Particularly in the case of copper alloys, the oxide layer can be easily disrupted. Research has shown that one of the most corrosive times for copper alloys is when they cycle between a reducing and oxidizing condition. Therefore, it is imperative that mixed-metallurgy feedwater systems contain sufficient reducing agent such as hydrazine or carbohydrazide to maintain a reducing condition at all times.

A reducing condition is not the same as the absence of dissolved oxygen. Regardless of how well the deaerator is functioning, if there are copper feedwater heaters in the system, the continuous addition of a reducing agent is required to achieve the negative ORP that is protective of copper alloys.

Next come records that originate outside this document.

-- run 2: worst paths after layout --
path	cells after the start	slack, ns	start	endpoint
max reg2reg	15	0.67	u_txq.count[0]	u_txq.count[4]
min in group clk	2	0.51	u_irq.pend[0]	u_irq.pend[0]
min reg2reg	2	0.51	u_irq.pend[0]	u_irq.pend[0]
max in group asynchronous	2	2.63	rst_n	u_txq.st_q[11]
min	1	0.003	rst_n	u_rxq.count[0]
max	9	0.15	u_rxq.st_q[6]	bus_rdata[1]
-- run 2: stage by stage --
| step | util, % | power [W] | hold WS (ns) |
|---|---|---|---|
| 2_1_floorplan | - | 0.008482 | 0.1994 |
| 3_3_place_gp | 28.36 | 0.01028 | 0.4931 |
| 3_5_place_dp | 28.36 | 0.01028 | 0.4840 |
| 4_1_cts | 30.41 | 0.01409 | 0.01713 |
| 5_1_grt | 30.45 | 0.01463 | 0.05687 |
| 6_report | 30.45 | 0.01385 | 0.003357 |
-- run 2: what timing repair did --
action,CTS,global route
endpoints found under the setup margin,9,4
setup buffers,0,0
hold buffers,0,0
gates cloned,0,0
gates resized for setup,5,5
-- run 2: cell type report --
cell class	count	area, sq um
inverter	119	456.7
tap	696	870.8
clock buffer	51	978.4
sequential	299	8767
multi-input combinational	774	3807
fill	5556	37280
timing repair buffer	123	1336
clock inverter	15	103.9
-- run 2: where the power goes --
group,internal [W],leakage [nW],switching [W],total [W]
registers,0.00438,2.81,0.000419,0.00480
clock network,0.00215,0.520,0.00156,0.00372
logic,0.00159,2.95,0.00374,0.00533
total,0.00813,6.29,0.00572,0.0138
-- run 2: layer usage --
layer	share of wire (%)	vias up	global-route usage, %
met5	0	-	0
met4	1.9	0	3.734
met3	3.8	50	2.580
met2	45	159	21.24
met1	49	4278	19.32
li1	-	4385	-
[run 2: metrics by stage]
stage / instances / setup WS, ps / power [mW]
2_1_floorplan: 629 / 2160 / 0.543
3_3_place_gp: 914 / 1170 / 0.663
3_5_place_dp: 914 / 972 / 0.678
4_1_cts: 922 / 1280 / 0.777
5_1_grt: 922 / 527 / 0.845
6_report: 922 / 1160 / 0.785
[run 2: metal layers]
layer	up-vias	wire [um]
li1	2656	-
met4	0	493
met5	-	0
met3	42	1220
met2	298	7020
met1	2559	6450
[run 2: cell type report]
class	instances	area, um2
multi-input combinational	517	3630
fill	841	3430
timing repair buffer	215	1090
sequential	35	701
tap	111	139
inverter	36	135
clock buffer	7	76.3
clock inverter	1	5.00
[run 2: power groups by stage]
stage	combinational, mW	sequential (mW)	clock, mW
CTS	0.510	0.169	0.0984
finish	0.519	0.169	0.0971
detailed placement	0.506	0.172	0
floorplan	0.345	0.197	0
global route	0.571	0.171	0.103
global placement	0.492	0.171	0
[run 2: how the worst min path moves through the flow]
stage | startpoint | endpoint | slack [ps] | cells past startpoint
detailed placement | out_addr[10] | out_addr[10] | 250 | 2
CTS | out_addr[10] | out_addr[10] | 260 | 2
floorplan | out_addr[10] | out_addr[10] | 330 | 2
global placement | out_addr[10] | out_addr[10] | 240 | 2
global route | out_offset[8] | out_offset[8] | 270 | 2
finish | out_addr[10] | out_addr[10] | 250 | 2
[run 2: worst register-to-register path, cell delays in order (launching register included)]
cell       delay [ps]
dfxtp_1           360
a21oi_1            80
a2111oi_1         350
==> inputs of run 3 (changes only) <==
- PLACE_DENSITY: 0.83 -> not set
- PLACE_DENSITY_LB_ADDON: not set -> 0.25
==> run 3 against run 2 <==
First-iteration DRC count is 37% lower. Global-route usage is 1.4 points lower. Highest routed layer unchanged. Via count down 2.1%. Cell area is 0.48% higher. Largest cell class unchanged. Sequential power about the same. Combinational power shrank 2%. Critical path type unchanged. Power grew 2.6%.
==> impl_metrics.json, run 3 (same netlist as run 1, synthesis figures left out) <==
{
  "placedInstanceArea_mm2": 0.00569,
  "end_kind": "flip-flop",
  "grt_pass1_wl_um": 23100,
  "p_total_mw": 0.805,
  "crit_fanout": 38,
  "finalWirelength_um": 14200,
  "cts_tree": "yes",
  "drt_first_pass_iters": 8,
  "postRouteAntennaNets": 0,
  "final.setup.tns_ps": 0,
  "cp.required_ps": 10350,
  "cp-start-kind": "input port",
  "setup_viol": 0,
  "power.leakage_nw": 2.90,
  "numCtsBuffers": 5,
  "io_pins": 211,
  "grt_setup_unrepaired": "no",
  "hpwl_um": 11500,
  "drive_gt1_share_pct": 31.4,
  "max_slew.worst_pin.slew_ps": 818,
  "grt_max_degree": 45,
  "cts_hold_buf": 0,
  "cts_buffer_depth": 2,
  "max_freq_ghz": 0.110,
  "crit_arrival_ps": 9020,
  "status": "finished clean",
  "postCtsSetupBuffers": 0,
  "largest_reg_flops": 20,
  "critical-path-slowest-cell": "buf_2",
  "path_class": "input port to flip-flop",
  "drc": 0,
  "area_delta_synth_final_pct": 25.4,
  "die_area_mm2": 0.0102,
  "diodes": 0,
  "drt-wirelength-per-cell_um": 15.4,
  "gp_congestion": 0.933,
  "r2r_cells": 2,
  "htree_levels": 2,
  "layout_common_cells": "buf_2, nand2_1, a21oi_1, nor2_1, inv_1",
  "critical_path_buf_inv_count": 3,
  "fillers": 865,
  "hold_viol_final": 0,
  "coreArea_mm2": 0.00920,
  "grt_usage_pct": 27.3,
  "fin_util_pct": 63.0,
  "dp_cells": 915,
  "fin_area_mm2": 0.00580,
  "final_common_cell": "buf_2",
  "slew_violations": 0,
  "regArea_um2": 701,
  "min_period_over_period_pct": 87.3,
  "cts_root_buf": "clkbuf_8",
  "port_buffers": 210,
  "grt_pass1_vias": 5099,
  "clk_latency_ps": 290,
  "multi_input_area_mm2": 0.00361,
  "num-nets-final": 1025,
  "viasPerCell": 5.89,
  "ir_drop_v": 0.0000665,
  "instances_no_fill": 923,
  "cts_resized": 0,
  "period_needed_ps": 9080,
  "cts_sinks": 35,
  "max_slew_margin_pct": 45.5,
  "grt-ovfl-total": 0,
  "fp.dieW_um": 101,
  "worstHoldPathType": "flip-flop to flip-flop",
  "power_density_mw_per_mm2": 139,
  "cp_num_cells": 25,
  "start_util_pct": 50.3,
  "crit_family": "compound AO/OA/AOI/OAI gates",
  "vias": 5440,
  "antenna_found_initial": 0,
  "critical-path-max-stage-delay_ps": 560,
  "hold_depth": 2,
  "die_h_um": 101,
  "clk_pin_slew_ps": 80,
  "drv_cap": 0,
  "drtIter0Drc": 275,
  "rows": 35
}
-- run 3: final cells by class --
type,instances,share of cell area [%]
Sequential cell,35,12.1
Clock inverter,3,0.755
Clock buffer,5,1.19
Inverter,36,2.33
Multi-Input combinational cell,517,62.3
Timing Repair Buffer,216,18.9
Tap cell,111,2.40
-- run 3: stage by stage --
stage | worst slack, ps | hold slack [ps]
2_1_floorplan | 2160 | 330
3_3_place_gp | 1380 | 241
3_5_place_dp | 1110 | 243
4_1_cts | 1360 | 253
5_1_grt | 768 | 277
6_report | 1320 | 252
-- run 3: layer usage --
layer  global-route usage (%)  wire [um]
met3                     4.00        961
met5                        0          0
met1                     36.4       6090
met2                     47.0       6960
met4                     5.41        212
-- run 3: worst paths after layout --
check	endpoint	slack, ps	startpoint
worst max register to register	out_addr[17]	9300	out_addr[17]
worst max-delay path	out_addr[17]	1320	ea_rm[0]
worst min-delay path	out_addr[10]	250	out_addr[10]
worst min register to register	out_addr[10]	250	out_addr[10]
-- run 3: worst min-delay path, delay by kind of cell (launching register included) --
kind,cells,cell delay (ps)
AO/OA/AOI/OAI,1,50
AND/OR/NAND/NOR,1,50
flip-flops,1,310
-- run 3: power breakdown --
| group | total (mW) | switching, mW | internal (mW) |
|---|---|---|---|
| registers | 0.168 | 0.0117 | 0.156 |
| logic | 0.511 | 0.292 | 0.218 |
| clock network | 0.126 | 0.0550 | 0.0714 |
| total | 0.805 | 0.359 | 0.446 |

All volatile reducing agents used in utility cycles break down at temperatures typically associated with HP feedwater heaters or the economizer—and certainly by the time the water reaches the boiler. Therefore, regardless of which reducing agent is added to the condensate pump discharge, there is no protection for the copper alloy condenser tubes against the combined effect of dissolved oxygen, carbon dioxide, and ammonia. This is why it is so critical to minimize air in-leakage and control feedwater pH.

Many units have been replacing copper alloy feedwater heaters with carbon steel or stainless steel tubes over the years. When the last copper feedwater heater is replaced, the reducing agent can almost always be eliminated, regardless of whether the condenser contains copper alloys or not.

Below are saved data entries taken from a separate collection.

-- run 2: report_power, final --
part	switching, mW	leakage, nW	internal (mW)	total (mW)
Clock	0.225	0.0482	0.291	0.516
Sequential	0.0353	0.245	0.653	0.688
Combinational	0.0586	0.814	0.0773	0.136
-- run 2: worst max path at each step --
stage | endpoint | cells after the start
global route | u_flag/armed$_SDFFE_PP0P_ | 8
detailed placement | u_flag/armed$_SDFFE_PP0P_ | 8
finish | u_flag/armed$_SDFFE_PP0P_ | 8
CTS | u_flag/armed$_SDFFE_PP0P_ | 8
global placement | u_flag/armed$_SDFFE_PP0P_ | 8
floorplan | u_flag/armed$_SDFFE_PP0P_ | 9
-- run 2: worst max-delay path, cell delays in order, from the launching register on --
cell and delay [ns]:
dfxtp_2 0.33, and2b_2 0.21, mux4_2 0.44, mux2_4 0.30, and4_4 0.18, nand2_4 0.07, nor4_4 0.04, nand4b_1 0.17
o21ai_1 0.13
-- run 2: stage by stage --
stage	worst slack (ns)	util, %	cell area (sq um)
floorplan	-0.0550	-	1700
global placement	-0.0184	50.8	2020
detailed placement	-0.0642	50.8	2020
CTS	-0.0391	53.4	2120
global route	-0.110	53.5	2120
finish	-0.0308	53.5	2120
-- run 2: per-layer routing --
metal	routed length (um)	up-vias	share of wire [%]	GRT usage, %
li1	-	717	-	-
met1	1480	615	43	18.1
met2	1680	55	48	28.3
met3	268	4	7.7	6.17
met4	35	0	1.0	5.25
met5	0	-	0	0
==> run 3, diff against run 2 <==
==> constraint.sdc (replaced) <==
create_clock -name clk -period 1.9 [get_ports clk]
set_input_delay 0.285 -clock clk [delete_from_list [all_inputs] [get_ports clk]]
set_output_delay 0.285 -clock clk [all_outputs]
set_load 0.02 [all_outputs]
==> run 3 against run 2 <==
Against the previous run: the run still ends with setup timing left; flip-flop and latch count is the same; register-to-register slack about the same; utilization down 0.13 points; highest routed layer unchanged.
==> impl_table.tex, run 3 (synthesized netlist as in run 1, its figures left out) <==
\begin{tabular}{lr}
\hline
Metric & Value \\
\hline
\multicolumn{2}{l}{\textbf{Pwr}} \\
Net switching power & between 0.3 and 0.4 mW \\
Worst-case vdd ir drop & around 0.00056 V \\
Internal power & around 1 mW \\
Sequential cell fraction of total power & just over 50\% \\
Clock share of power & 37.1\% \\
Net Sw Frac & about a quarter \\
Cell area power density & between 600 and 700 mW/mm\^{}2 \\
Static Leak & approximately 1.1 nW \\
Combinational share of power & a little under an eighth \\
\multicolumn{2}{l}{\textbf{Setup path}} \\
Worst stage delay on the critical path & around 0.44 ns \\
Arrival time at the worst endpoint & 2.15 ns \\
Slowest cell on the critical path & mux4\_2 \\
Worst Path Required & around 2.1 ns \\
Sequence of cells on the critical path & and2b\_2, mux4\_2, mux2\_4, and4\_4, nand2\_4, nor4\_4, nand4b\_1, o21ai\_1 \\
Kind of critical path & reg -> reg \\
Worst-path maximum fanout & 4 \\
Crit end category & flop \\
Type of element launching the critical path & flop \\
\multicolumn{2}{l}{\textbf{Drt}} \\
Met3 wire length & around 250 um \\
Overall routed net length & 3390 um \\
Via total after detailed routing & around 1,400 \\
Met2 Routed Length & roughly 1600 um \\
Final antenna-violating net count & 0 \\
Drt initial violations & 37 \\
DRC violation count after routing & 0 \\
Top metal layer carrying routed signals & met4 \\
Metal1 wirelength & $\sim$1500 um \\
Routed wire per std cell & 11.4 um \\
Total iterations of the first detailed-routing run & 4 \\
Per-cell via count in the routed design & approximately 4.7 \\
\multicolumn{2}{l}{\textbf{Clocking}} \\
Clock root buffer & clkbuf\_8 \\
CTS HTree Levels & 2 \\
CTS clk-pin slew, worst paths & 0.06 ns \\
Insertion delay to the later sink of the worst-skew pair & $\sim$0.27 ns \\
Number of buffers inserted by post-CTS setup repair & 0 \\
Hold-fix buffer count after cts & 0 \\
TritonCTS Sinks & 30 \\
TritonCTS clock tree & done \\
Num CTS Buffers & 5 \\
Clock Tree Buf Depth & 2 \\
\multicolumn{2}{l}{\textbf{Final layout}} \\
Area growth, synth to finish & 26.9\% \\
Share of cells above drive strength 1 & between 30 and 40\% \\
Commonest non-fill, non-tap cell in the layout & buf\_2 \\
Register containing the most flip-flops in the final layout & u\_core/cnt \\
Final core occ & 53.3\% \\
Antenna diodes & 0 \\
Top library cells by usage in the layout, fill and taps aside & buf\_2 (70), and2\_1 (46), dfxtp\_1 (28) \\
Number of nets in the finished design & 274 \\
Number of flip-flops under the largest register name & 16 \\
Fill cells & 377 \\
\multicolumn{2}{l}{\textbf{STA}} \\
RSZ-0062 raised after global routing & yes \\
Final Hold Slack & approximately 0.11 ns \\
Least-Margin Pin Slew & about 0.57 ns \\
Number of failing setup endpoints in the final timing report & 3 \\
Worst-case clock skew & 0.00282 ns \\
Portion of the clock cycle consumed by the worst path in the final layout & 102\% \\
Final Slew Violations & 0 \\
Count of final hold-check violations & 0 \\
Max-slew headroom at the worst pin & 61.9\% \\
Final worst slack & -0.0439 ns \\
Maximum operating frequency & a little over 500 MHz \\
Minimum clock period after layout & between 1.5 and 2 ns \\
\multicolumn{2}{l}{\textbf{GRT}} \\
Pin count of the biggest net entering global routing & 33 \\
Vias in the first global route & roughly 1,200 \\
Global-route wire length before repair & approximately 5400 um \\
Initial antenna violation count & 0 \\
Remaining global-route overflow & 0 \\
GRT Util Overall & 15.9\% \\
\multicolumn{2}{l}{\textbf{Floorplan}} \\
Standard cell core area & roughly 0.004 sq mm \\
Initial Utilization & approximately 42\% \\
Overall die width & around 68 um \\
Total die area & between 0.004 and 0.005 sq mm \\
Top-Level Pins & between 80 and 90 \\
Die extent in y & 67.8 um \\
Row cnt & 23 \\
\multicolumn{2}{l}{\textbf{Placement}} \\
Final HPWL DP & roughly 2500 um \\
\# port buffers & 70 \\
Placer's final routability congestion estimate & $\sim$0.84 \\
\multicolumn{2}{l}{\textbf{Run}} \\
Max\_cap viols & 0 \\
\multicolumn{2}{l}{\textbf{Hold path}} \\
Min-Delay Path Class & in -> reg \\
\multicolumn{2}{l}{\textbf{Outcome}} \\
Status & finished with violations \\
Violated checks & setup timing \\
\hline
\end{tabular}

Carbon steel corrosion is inhibited by the presence of small amounts of dissolved oxygen. Research has shown that as little as 5 ppb to 10 ppb of dissolved oxygen significantly reduces the rate of FAC under feedwater conditions. This occurs because the dissolved oxygen present in the low-temperature feedwater (from the condenser to the deaerator) forms iron oxides that fill in the pores of the outer layer of the magnetite, dramatically improving its stability. Even in the absence of any measurable dissolved oxygen, after the deaerator, the ORP remains positive and increases the stability of the magnetite layer through the HP feedwater heaters and economizer.

The formation of these more resilient protective oxides is the basis of oxygenated treatment, which is successfully used on all supercritical plants in North America and many HP drum units. However, simply discontinuing the use of a reducing agent should never be confused with oxygenated treatment, where pure oxygen is purposefully injected, the deaerator vents are closed, and the dissolved oxygen levels in the feedwater are an order of magnitude higher than in a conventional feedwater system.

Stable feedwater chemistry in the absence of a reducing agent continues to strengthen the passive oxide layer throughout the feedwater piping over time. Therefore, although dissolved oxygen levels may temporarily spike during a startup, it is also unnecessary to add a reducing agent during layup or for the subsequent startup. ■

David Daniels is a POWER contributing editor and senior principal scientist at M&M Engineering Associates Inc.